- ACTION ITEM: For the data below, restate word for word only the lines from the line containing "- total power decreases by 1.6%" through the line containing "the fourth run", both ends included.

───── AVAILABLE DATA ─────

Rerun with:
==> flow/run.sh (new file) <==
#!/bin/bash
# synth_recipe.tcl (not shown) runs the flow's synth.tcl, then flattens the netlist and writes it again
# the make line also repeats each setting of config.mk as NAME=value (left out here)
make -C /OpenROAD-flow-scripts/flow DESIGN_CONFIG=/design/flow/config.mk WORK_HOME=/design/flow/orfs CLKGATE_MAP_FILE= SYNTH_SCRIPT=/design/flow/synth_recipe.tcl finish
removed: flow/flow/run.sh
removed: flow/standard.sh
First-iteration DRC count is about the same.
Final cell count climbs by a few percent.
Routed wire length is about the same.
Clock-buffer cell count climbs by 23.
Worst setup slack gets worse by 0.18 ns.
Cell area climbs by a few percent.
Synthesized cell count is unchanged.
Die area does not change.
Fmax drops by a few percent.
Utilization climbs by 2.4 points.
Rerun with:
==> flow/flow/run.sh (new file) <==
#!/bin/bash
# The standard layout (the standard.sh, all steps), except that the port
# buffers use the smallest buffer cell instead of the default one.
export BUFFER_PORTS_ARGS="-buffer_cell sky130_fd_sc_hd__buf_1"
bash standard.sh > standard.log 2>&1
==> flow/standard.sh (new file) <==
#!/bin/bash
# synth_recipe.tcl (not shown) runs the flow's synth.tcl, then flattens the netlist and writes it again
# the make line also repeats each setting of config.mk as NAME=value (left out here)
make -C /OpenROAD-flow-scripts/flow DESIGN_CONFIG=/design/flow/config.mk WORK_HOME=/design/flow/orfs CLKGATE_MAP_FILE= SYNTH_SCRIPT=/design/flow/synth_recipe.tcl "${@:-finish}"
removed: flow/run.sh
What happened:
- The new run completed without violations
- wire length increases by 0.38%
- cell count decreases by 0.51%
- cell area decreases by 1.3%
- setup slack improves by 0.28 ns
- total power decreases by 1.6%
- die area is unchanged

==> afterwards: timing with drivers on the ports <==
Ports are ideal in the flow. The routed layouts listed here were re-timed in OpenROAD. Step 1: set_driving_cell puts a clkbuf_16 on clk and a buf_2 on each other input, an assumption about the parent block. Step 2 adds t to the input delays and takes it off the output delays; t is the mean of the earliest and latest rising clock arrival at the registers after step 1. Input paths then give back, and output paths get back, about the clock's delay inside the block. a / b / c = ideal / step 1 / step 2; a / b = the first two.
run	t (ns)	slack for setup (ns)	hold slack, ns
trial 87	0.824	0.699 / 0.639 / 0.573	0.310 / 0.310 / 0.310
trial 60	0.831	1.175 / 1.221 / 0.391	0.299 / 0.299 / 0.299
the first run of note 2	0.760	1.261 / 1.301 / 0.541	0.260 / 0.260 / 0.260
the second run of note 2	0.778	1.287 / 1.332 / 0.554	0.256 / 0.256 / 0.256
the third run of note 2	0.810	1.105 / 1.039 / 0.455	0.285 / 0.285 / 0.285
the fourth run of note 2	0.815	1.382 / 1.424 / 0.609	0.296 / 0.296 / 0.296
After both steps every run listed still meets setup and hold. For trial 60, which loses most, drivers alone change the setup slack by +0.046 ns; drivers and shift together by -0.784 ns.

─────

- OUTPUT FOR THIS TASK:
- total power decreases by 1.6%
- die area is unchanged

==> afterwards: timing with drivers on the ports <==
Ports are ideal in the flow. The routed layouts listed here were re-timed in OpenROAD. Step 1: set_driving_cell puts a clkbuf_16 on clk and a buf_2 on each other input, an assumption about the parent block. Step 2 adds t to the input delays and takes it off the output delays; t is the mean of the earliest and latest rising clock arrival at the registers after step 1. Input paths then give back, and output paths get back, about the clock's delay inside the block. a / b / c = ideal / step 1 / step 2; a / b = the first two.
run	t (ns)	slack for setup (ns)	hold slack, ns
trial 87	0.824	0.699 / 0.639 / 0.573	0.310 / 0.310 / 0.310
trial 60	0.831	1.175 / 1.221 / 0.391	0.299 / 0.299 / 0.299
the first run of note 2	0.760	1.261 / 1.301 / 0.541	0.260 / 0.260 / 0.260
the second run of note 2	0.778	1.287 / 1.332 / 0.554	0.256 / 0.256 / 0.256
the third run of note 2	0.810	1.105 / 1.039 / 0.455	0.285 / 0.285 / 0.285
the fourth run of note 2	0.815	1.382 / 1.424 / 0.609	0.296 / 0.296 / 0.296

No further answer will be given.